The ordinance was adapted from the city of Grandview's policy. It allows for alcohol to be served at up to 10 events per year with only two events by any single applicant.
Attending yesterday afternoon's meeting was Grandview Parks and Recreation Director Mike Carpenter, who advised the board to make sure anyone holding an event provides a liability insurance policy that lists the city as an additional insured party.
The proposal is limited to Centennial Square and the Sunnyside Community Center with the types of alcohol limited to wine and beer. The board expects the policy would be executed on a trial basis and only continued or extended to other venues if it is a success.
Other limitations in the proposal on the use of alcohol include restricted hours, restricted locations and permission from the chief of police before the application is approved.
Organizations that serve alcohol would also be required to have a valid permit from the Washington State Liquor Control Board and would have to have at least one person with mandatory alcohol server training on duty at all times.
During Wednesday's discussion, Interim City Manager Frank Sweet noted that only select organizations and non-profits would be allowed to serve alcohol.
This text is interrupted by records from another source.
--- src/hdl/spb_goal_mem.sv ---
`timescale 1ns / 1ps
// ----------------------------------------------------------------------------
// spb_goal_mem
// Goal position store, one entry per servo, registered read with write
// forwarding; entries not yet written read as the reset position.
// ----------------------------------------------------------------------------
module spb_goal_mem #(
  parameter int unsigned NUM_SERVOS = spb_pkg::DEF_NUM_SERVOS,
  parameter int unsigned AW         = (NUM_SERVOS > 1) ? $clog2(NUM_SERVOS) : 1
) (
  input  logic                     clk_i,
  input  logic                     rst_ni,
  input  logic                     rd_en_i,
  input  logic [AW-1:0]            rd_addr_i,
  output logic [spb_pkg::POS_W-1:0] rd_data_o,
  input  logic                     wr_en_i,
  input  logic [AW-1:0]            wr_addr_i,
  input  logic [spb_pkg::POS_W-1:0] wr_data_i
);
  import spb_pkg::*;

  logic [POS_W-1:0]      mem [NUM_SERVOS];
  logic [NUM_SERVOS-1:0] valid_q;
  logic [POS_W-1:0]      rd_q;
  logic                  rd_valid_q;
  logic                  fwd;

  assign fwd = wr_en_i && (wr_addr_i == rd_addr_i);

  always_ff @(posedge clk_i) begin
    if (wr_en_i) begin
      mem[wr_addr_i] <= wr_data_i;
    end
  end

  always_ff @(posedge clk_i) begin
    if (rd_en_i) begin
      if (fwd) begin
        rd_q <= wr_data_i;
      end else begin
        rd_q <= mem[rd_addr_i];
      end
    end
  end

  always_ff @(posedge clk_i or negedge rst_ni) begin
    if (!rst_ni) begin
      valid_q    <= '0;
      rd_valid_q <= 1'b0;
    end else begin
      if (wr_en_i) begin
        valid_q[wr_addr_i] <= 1'b1;
      end
      if (rd_en_i) begin
        rd_valid_q <= fwd || valid_q[rd_addr_i];
      end
    end
  end

  assign rd_data_o = rd_valid_q ? rd_q : POS_RESET;

`ifndef SYNTH
  a_wr_in_range: assert property (@(posedge clk_i) disable iff (!rst_ni)
    wr_en_i |-> (int'(wr_addr_i) < NUM_SERVOS))
    else $error("goal write address out of range");

  a_fwd_data: assert property (@(posedge clk_i) disable iff (!rst_ni)
    (rd_en_i && fwd) |=> (rd_data_o == $past(wr_data_i)))
    else $error("forwarded read data mismatch");

  a_wr_marks_valid: assert property (@(posedge clk_i) disable iff (!rst_ni)
    wr_en_i |=> (valid_q != '0))
    else $error("write left no entry valid");
`endif

endmodule

--- src/hdl/spb_serializer.sv ---
`timescale 1ns / 1ps
// ----------------------------------------------------------------------------
// spb_serializer
// Packet register and byte counter; sends one packet byte per transaction,
// or a single flagged result for a bad servo id.
// ----------------------------------------------------------------------------
module spb_serializer (
  input  logic               clk_i,
  input  logic               rst_ni,
  input  logic               load_i,
  input  spb_pkg::pkt_t      pkt_i,
  output logic               free_o,
  output logic               out_valid_o,
  output spb_pkg::out_item_t out_item_o,
  input  logic               out_stall_i
);
  import spb_pkg::*;

  logic     valid_q;
  pkt_t     pkt_q;
  pkt_idx_e idx_q;
  logic     last;
  logic     fire;
  logic [7:0] byte_sel;

  assign last   = pkt_q.bad || (idx_q == IDX_CHK);
  assign fire   = valid_q && !out_stall_i;
  assign free_o = !valid_q || (fire && last);

  always_ff @(posedge clk_i) begin
    if (load_i) begin
      pkt_q <= pkt_i;
    end
  end

  always_ff @(posedge clk_i or negedge rst_ni) begin
    if (!rst_ni) begin
      valid_q <= 1'b0;
      idx_q   <= IDX_HDR0;
    end else if (load_i) begin
      valid_q <= 1'b1;
      idx_q   <= IDX_HDR0;
    end else if (fire && last) begin
      valid_q <= 1'b0;
      idx_q   <= IDX_HDR0;
    end else if (fire) begin
      idx_q <= pkt_idx_e'(idx_q + 4'd1);
    end
  end

  always_comb begin
    case (idx_q)
      IDX_HDR0, IDX_HDR1: byte_sel = HDR_BYTE;
      IDX_ID:             byte_sel = pkt_q.id;
      IDX_LEN:            byte_sel = PKT_LENGTH;
      IDX_INSTR:          byte_sel = INSTR_WRITE;
      IDX_ADDR:           byte_sel = ADDR_GOAL_POS;
      IDX_POS_LO:         byte_sel = pkt_q.pos[7:0];
      IDX_POS_HI:         byte_sel = {6'd0, pkt_q.pos[9:8]};
      IDX_SPD_LO:         byte_sel = pkt_q.spd[7:0];
      IDX_SPD_HI:         byte_sel = {6'd0, pkt_q.spd[9:8]};
      IDX_CHK:            byte_sel = pkt_q.chk;
      default:            byte_sel = 8'd0;
    endcase
  end

  assign out_valid_o            = valid_q;
  assign out_item_o.packet_byte = pkt_q.bad ? 8'd0 : byte_sel;
  assign out_item_o.last_byte   = last;
  assign out_item_o.bad_id      = pkt_q.bad;

`ifndef SYNTH
  a_idx_bound: assert property (@(posedge clk_i) disable iff (!rst_ni)
    valid_q |-> (idx_q <= IDX_CHK))
    else $error("byte index past checksum");

  a_bad_single: assert property (@(posedge clk_i) disable iff (!rst_ni)
    (valid_q && pkt_q.bad) |-> (idx_q == IDX_HDR0))
    else $error("bad id result is not a single transaction");

  a_restart: assert property (@(posedge clk_i) disable iff (!rst_ni)
    (fire && last && !load_i) |=> !valid_q)
    else $error("serializer busy after last byte");
`endif

endmodule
He said such events were less likely to have problems.
"They (event patrons) are there to support the group," he said. He argued that people in support of a non-profit know that bad behavior would reflect poorly on the group.
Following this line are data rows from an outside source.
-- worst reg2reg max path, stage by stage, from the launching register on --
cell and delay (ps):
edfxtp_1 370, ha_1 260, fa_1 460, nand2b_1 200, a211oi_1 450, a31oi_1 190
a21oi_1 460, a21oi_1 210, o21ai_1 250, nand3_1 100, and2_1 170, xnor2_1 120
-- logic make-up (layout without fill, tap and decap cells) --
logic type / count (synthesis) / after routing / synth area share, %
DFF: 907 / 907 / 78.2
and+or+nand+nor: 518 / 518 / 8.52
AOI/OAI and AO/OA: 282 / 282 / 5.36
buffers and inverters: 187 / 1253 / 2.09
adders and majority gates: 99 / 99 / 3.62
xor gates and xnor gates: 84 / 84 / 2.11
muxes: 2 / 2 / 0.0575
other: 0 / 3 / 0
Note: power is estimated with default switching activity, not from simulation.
### src/hdl/cebj_pkg.sv
// Shared types and constants for the backoff delay generator
package cebj_pkg;

  localparam int unsigned GfW    = 16;
  localparam int unsigned DelayW = 32;
  localparam int unsigned LimitW = 17;
  localparam int unsigned JitW   = 17;
  localparam int unsigned PowW   = 48;
  localparam int unsigned HalfW  = 24;
  localparam int unsigned ProdW  = 56;
  localparam int unsigned AccW   = 66;
  localparam int unsigned CfgIdxW = 2;

  localparam logic [CfgIdxW-1:0] CFG_GROWTH = 2'd0;
  localparam logic [CfgIdxW-1:0] CFG_MAX    = 2'd1;
  localparam logic [CfgIdxW-1:0] CFG_LIMIT  = 2'd2;

  localparam logic [GfW-1:0]    GrowthRst = 16'd8192;
  localparam logic [DelayW-1:0] MaxRst    = 32'd1000000;
  localparam logic [LimitW-1:0] LimitRst  = 17'd20;
  localparam logic [PowW-1:0]   PowerOne  = 48'd65536;
  localparam logic [PowW-1:0]   PowerMax  = {PowW{1'b1}};

  localparam logic [31:0] RndAdv = 32'd2048;
  localparam logic [31:0] RndDly = 32'd0;
  localparam logic [31:0] RndJit = 32'h8000_0000;

  // Control word for the shared multiply-accumulate unit
  typedef struct packed {
    logic mul_en;    // register a product
    logic b_hi;      // take the upper half of operand b
    logic acc_load;  // acc = rnd + product
    logic acc_add;   // acc = acc + (product << 24)
  } cebj_cmd_t;

endpackage

### src/hdl/cebj_mac.sv
// Shared multiply-accumulate unit: 32x24 multiplier, product register, 66-bit accumulator
module cebj_mac
  import cebj_pkg::*;
(
  input  logic              clk_i,
  input  logic              rst_ni,
  input  cebj_cmd_t         cmd_i,
  input  logic [31:0]       a_i,
  input  logic [PowW-1:0]   b_i,
  input  logic [31:0]       rnd_i,
  output logic [AccW-1:0]   acc_o,
  output logic              prod_hi_nz_o
);

  logic [ProdW-1:0] prod_q, prod_d;
  logic [AccW-1:0]  acc_q, acc_d;
  logic [HalfW-1:0] b_half;

  assign b_half = cmd_i.b_hi ? b_i[PowW-1:HalfW] : b_i[HalfW-1:0];

  always_comb begin
    prod_d = prod_q;
    acc_d  = acc_q;
    if (cmd_i.mul_en) begin
      prod_d = a_i * b_half;
    end
    if (cmd_i.acc_load) begin
      acc_d = {34'd0, rnd_i} + {{(AccW-ProdW){1'b0}}, prod_q};
    end else if (cmd_i.acc_add) begin
      acc_d = acc_q + {prod_q[AccW-HalfW-1:0], {HalfW{1'b0}}};
    end
  end

  always_ff @(posedge clk_i or negedge rst_ni) begin
    if (!rst_ni) begin
      prod_q <= '0;
      acc_q  <= '0;
    end else begin
      prod_q <= prod_d;
      acc_q  <= acc_d;
    end
  end

  assign acc_o        = acc_q;
  assign prod_hi_nz_o = |prod_q[ProdW-1:HalfW];

endmodule

### src/hdl/capped_exponential_backoff_jitter.sv
// Sequence: an accepted next beat runs the power update when the attempt advances, then base
// scaling and jitter scaling, before its delay beat; a skip runs only the power update, or nothing.
// One item at a time: the single shared 32x24 multiplier runs each of the three split products
// (power update, base scaling, jitter scaling) through the states MUL_LO, MUL_HI, ACC_HI, FINISH.
// Reset: configuration registers return to their defaults, attempt count to 0 and growth power to 1.0.
module capped_exponential_backoff_jitter
  import cebj_pkg::*;
(
  input  logic               clk_i,
  input  logic               rst_ni,
  input  logic               cfg_we_i,
  input  logic [CfgIdxW-1:0] cfg_idx_i,
  input  logic [DelayW-1:0]  cfg_wdata_i,
  input  logic               in_valid_i,
  output logic               in_ready_o,
  input  logic               op_i,
  input  logic [DelayW-1:0]  base_delay_us_i,
  input  logic [JitW-1:0]    jitter_i,
  output logic               out_valid_o,
  input  logic               out_ready_i,
  output logic [DelayW-1:0]  delay_us_o
);

  typedef enum logic [2:0] {
    ST_IDLE, ST_MUL_LO, ST_MUL_HI, ST_ACC_HI, ST_FINISH
  } state_e;

  typedef enum logic [1:0] {
    JOB_ADV, JOB_DLY, JOB_JIT
  } job_e;

  state_e state_q, state_d;
  job_e   job_q, job_d;

  logic [GfW-1:0]    gf_q, gf_d;
  logic [DelayW-1:0] max_q, max_d;
  logic [LimitW-1:0] limit_q, limit_d;
  logic [LimitW-1:0] count_q, count_d;
  logic [PowW-1:0]   power_q, power_d;
  logic              op_q, op_d;
  logic [DelayW-1:0] base_q, base_d;
  logic [JitW-1:0]   jit_q, jit_d;
  logic [PowW-1:0]   m_q, m_d;
  logic              hi_nz_q, hi_nz_d;
  logic              out_valid_q, out_valid_d;
  logic [DelayW-1:0] delay_q, delay_d;

  cebj_cmd_t         cmd;
  logic [31:0]       mac_a;
  logic [PowW-1:0]   mac_b;
  logic [31:0]       mac_rnd;
  logic [AccW-1:0]   acc;
  logic              prod_hi_nz;
  logic [PowW-1:0]   cap;
  logic              in_fire;

  assign cap     = {max_q, 16'd0};
  assign in_fire = in_valid_i && (state_q == ST_IDLE);

  always_comb begin
    case (job_q)
      JOB_ADV: begin
        mac_a   = {16'd0, gf_q};
        mac_b   = power_q;
        mac_rnd = RndAdv;
      end
      JOB_DLY: begin
        mac_a   = base_q;
        mac_b   = power_q;
        mac_rnd = RndDly;
      end
      JOB_JIT: begin
        mac_a   = {15'd0, jit_q};
        mac_b   = m_q;
        mac_rnd = RndJit;
      end
      default: begin
        mac_a   = '0;
        mac_b   = '0;
        mac_rnd = '0;
      end
    endcase
  end

  cebj_mac u_mac (
    .clk_i        (clk_i),
    .rst_ni       (rst_ni),
    .cmd_i        (cmd),
    .a_i          (mac_a),
    .b_i          (mac_b),
    .rnd_i        (mac_rnd),
    .acc_o        (acc),
    .prod_hi_nz_o (prod_hi_nz)
  );

  always_comb begin
    state_d     = state_q;
    job_d       = job_q;
    gf_d        = gf_q;
    max_d       = max_q;
    limit_d     = limit_q;
    count_d     = count_q;
    power_d     = power_q;
    op_d        = op_q;
    base_d      = base_q;
    jit_d       = jit_q;
    m_d         = m_q;
    hi_nz_d     = hi_nz_q;
    out_valid_d = out_valid_q && !out_ready_i;
    delay_d     = delay_q;
    cmd         = '0;

    if (cfg_we_i) begin
      case (cfg_idx_i)
        CFG_GROWTH: gf_d    = cfg_wdata_i[GfW-1:0];
        CFG_MAX:    max_d   = cfg_wdata_i;
        CFG_LIMIT:  limit_d = cfg_wdata_i[LimitW-1:0];
        default:    ;
      endcase
    end

    case (state_q)
      ST_IDLE: begin
        if (in_fire) begin
          op_d   = op_i;
          base_d = base_delay_us_i;
          jit_d  = jitter_i;
          if (count_q < limit_q) begin
            job_d   = JOB_ADV;
            state_d = ST_MUL_LO;
          end else if (!op_i) begin
            job_d   = JOB_DLY;
            state_d = ST_MUL_LO;
          end
        end
      end
      ST_MUL_LO: begin
        cmd.mul_en = 1'b1;
        state_d    = ST_MUL_HI;
      end
      ST_MUL_HI: begin
        cmd.mul_en   = 1'b1;
        cmd.b_hi     = 1'b1;
        cmd.acc_load = 1'b1;
        state_d      = ST_ACC_HI;
      end
      ST_ACC_HI: begin
        cmd.acc_add = 1'b1;
        hi_nz_d     = prod_hi_nz;
        state_d     = ST_FINISH;
      end
      ST_FINISH: begin
        case (job_q)
          JOB_ADV: begin
            power_d = (acc[AccW-1:60] != '0) ? PowerMax : acc[59:12];
            count_d = count_q + 1'b1;
            if (op_q) begin
              state_d = ST_IDLE;
            end else begin
              job_d   = JOB_DLY;
              state_d = ST_MUL_LO;
            end
          end
          JOB_DLY: begin
            // clamp to max; a nonzero upper product already exceeds any cap
            if (hi_nz_q || (acc[AccW-1:PowW] != '0) || (acc[PowW-1:0] >= cap)) begin
              m_d = cap;
            end else begin
              m_d = acc[PowW-1:0];
            end
            job_d   = JOB_JIT;
            state_d = ST_MUL_LO;
          end
          JOB_JIT: begin
            // hold until the output register is free
            if (!out_valid_q || out_ready_i) begin
              out_valid_d = 1'b1;
              delay_d     = (acc[AccW-1:64] != '0) ? {DelayW{1'b1}} : acc[63:32];
              state_d     = ST_IDLE;
            end
          end
          default: state_d = ST_IDLE;
        endcase
      end
      default: state_d = ST_IDLE;
    endcase
  end

  always_ff @(posedge clk_i or negedge rst_ni) begin
    if (!rst_ni) begin
      state_q     <= ST_IDLE;
      job_q       <= JOB_ADV;
      gf_q        <= GrowthRst;
      max_q       <= MaxRst;
      limit_q     <= LimitRst;
      count_q     <= '0;
      power_q     <= PowerOne;
      out_valid_q <= 1'b0;
    end else begin
      state_q     <= state_d;
      job_q       <= job_d;
      gf_q        <= gf_d;
      max_q       <= max_d;
      limit_q     <= limit_d;
      count_q     <= count_d;
      power_q     <= power_d;
      out_valid_q <= out_valid_d;
    end
  end

  always_ff @(posedge clk_i) begin
    op_q    <= op_d;
    base_q  <= base_d;
    jit_q   <= jit_d;
    m_q     <= m_d;
    hi_nz_q <= hi_nz_d;
    delay_q <= delay_d;
  end

  assign in_ready_o  = (state_q == ST_IDLE);
  assign out_valid_o = out_valid_q;
  assign delay_us_o  = delay_q;

endmodule

### config.mk
export PLATFORM = sky130hd
export DESIGN_NAME = capped_exponential_backoff_jitter
export DESIGN_NICKNAME = d
export VERILOG_FILES = /design/src/hdl/cebj_pkg.sv /design/src/hdl/cebj_mac.sv /design/src/hdl/capped_exponential_backoff_jitter.sv
export SDC_FILE = /design/constraint.sdc
export NUM_CORES = 2
export LEC_CHECK = 0
export BUFFER_PORTS_ARGS = -buffer_cell sky130_fd_sc_hd__buf_2
export CAP_MARGIN = 15
export CORE_UTILIZATION = 40
export CTS_CLUSTER_SIZE = 20
export DETAILED_ROUTE_END_ITERATION = 12
export HOLD_SLACK_MARGIN = 0.12
export SLEW_MARGIN = 20
export SYNTH_ARGS = -nofsm -noshare
export SYNTH_HDL_FRONTEND = slang
export SYNTH_SLANG_ARGS = --single-unit
export TNS_END_PERCENT = 10
### constraint.sdc
create_clock -name clk_i -period 8.5 [get_ports clk_i]
set_input_delay 2.55 -clock clk_i [delete_from_list [all_inputs] [get_ports clk_i]]
set_output_delay 2.55 -clock clk_i [all_outputs]
set_load 0.005 [all_outputs]
==> flow_summary.json <==
{
  "synth_area_leader_cell": "fa_1",
  "syn_area_mm2": 0.04395,
  "ys_seq_area_share_pct": 23.67,
  "cts_sinks": 389,
  "grt_pass1_vias": 35180,
  "yosysWarnings": 0,
  "final_nets": 5917,
  "dp_hpwl_um": 115200,
  "critPathSlowestCell": "fa_1",
  "timing.slew.headroom_pct": 30.56,
  "synth_area_per_cell_um2": 9.347,
  "num_rows": 121,
  "vias": 34490,
  "cts_tree": "built",
  "synth_cell_types": 75,
  "dr.first_iter.drc_count": 2997,
  "cp_max_fo": 16,
  "numCtsBuffers": 40,
  "drt_first_pass_iters": 5,
  "start_util_pct": 40.38,
  "syn_nets": 5725,
  "synth_flop_cell": "dfrtp_1",
  "fin_crit_sh_pct": 96.22,
  "rsz0062_at_grt": "no",
  "setup_viol": 0,
  "crit_type": "flop to flop",
  "final.fill_count": 10430,
  "hp-class": "flop to flop",
  "holdBufCountCts": 0,
  "die_area_mm2": 0.1112,
  "cpPeakStageDelay_ns": 0.55,
  "clk_pin_slew_ns": 0.07,
  "drv_cap": 0,
  "fin_crit_ns": 8.179,
  "cts_root_buf": "clkbuf_16",
  "fp.dieH_um": 333.5,
  "endpoint_kind": "flop",
  "cts_buffer_depth": 3,
  "crit_required_ns": 8.92,
  "cts.htree.levels": 2,
  "coreArea_mm2": 0.1089,
  "wire_per_inst_um": 22.43,
  "post-synth-top-area-fraction_pct": 30.02,
  "diodes": 0,
  "ff2ff_path_depth": 30,
  "hold_viol_final": 0,
  "drc": 0,
  "finalSetupTns_ns": 0,
  "grt_usage_pct": 25.85,
  "max_freq_ghz": 0.1223,
  "synth_edf_count": 131,
  "io_buffers": 122,
  "ant_nets": 0,
  "status": "complete, no violations",
  "grt_max_degree": 174,
  "io_pins": 123,
  "grt_pass1_wl_um": 217100,
  "clock_latency_ns": 0.60,
  "antenna_found_initial": 1,
  "async_flop_share_pct": 66.32,
  "hold_path_depth": 1,
  "die_x_um": 333.5,
  "wl_um": 142200,
  "worstPathArrival_ns": 8.60,
  "finalClockSkew_ns": 0.03317,
  "via_per_inst": 5.442,
  "layout-drive-gt1-share_pct": 12.69,
  "yosys-top-cells-area": "fa_1 30%, dfrtp_1 14%, edfxtp_1 9.0%",
  "ys_seq_elements": 389,
  "crit_top_cell": "fa_1",
  "finalMaxSlewViolations": 0,
  "synthCells": 4702,
  "grt_overflow": 0,
  "area.growth.synth_to_final_pct": 12.63,
  "worstMarginPinSlew_ns": 1.042,
  "place_congestion": 0.9489,
  "critPathLaunchType": "flop"
}
[cells in the final DEF (no fill, tap or decap), types with 11 or more instances in the layout]
master	Yosys	routed
buf_4	0	214
xnor2_1	74	74
and3_1	37	32
o21ai_1	23	24
a21o_1	110	108
ha_1	275	275
dfstp_2	11	11
clkbuf_16	0	44
a22oi_1	17	16
a221oi_1	19	12
buf_2	3	121
nor2b_1	30	30
nor3_1	19	19
nor2_1	426	421
o21bai_1	17	17
mux2i_1	20	20
nand3_1	44	44
a31oi_1	19	18
o21ai_0	156	153
fa_1	659	659
and2_1	43	41
or3_1	42	42
mux2_2	96	96
edfxtp_1	131	131
o22a_1	47	47
a21oi_1	164	156
nor4_1	15	15
inv_1	804	802
dfrtp_1	247	244
xor2_1	64	64
buf_12	0	43
nand4_1	32	32
nand2_1	659	658
nand2b_1	24	21
o21a_1	22	21
[what timing repair did]
item | in CTS | in global routing
buffers inserted | 0 | 5
endpoints found under the setup margin | 0 | 14
resized for setup | 0 | 25
[critical path, delay by kind of cell (launching register included)]
kind | cells | cell delay, ns
DFF | 1 | 0.42
AOI/OAI and AO/OA | 9 | 2.07
adders and majority gates | 8 | 3.84
and+or+nand+nor | 2 | 0.30
xor gates and xnor gates | 1 | 0.17
buffers and inverters | 10 | 1.21
[layout make-up]
class	instances	area, um2	area share [%]
clock inverter	19	176.4	0.3564
multi-input combinational	3274	29810	60.22
inverter	805	3029	6.119
sequential	389	10410	21.02
clock buffer	53	1125	2.272
timing repair buffer	384	3186	6.435
tap	1414	1769	3.574
[worst paths after layout]
kind | start | endpoint | slack [ns]
worst min register to register | count_q[16] | count_q[16] | 0.49
worst min-delay path | count_q[16] | count_q[16] | 0.49
worst max register to register | job_q[1] | u_mac.prod_q[51] | 0.32
min in group asynchronous | rst_ni | u_mac.acc_o[65] | 1.98
worst max-delay path | job_q[1] | u_mac.prod_q[51] | 0.32
max in group asynchronous | rst_ni | count_q[7] | 5.09
[per-layer routing]
metal,vias up,part of all wire [%],track usage [%]
li1,15320,-,-
met1,17560,43,36.37
met3,276,8.0,4.186
met2,1338,44,39.59
met5,-,0,0
met4,0,4.6,10.62
[cells in the mapped netlist (47+ instances only)]
cell	number
o22a_1	47
dfrtp_1	247
a21o_1	110
edfxtp_1	131
o21ai_0	156
a21oi_1	164
inv_1	804
xor2_1	64
mux2_2	96
xnor2_1	74
ha_1	275
nor2_1	426
fa_1	659
clkbuf_1	207
nand2_1	659
[flip-flops by register name, indices dropped and copies added (netlist names), 16 cells and up]
name,count
u_mac.prod_q,56
base_q,32
max_q,32
jit_q,17
count_q,17
m_q,48
delay_us_o,32
power_q,48
limit_q,17
u_mac.acc_o,66
gf_q,16
[through the flow]
step	util (%)	std cells	setup slack, ns	hold WS (ns)	instance area [um2]
final	45.48	6338	0.3210	0.4883	49500
after global routing	45.48	6338	0.002267	0.5100	49500
after CTS	45.27	6330	0.2332	0.4937	49280
after detailed placement	44.07	6258	0.3011	0.4738	47980
after global placement	44.07	6258	0.3513	0.4816	47970
after floorplan	-	4702	0.2868	0.4493	43950
[kinds of logic (layout without fill, tap and decap cells)]
family / Yosys count / count (layout) / synth area share (%)
AND/OR/NAND/NOR: 1405 / 1405 / 13.80
adder cells (fa/ha/maj): 934 / 934 / 37.85
AO/OA/AOI/OAI: 678 / 678 / 10.00
buffers and inverters: 1039 / 1261 / 8.916
multiplexers: 119 / 119 / 3.018
XOR/XNOR: 138 / 138 / 2.750
flip-flops: 389 / 389 / 23.67
Power is not shown: default switching activity piles up to over one toggle a cycle in this logic, so the estimate is an artifact.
Board member Robert Sarmiento asked if the policy was likely to ever be extended to include private parties, such as a quinceanera. Some discussion about the liability dangers of allowing such an event on city property ensued. The consensus was that the policy would stay limited to non-profits.
New board member Trisha Combs reminded the group of the statement made by Councilman Nick Paulakis recently, who has consistently voted against allowing alcohol in city parks. Sarmiento agreed to an extent.
"You don't need to have alcohol to have fun, bottom line," Sarmiento said in echoing Paulakis' comments. "But if we need to allow it to bring in more money, we should be careful and allow it," Sarmiento added.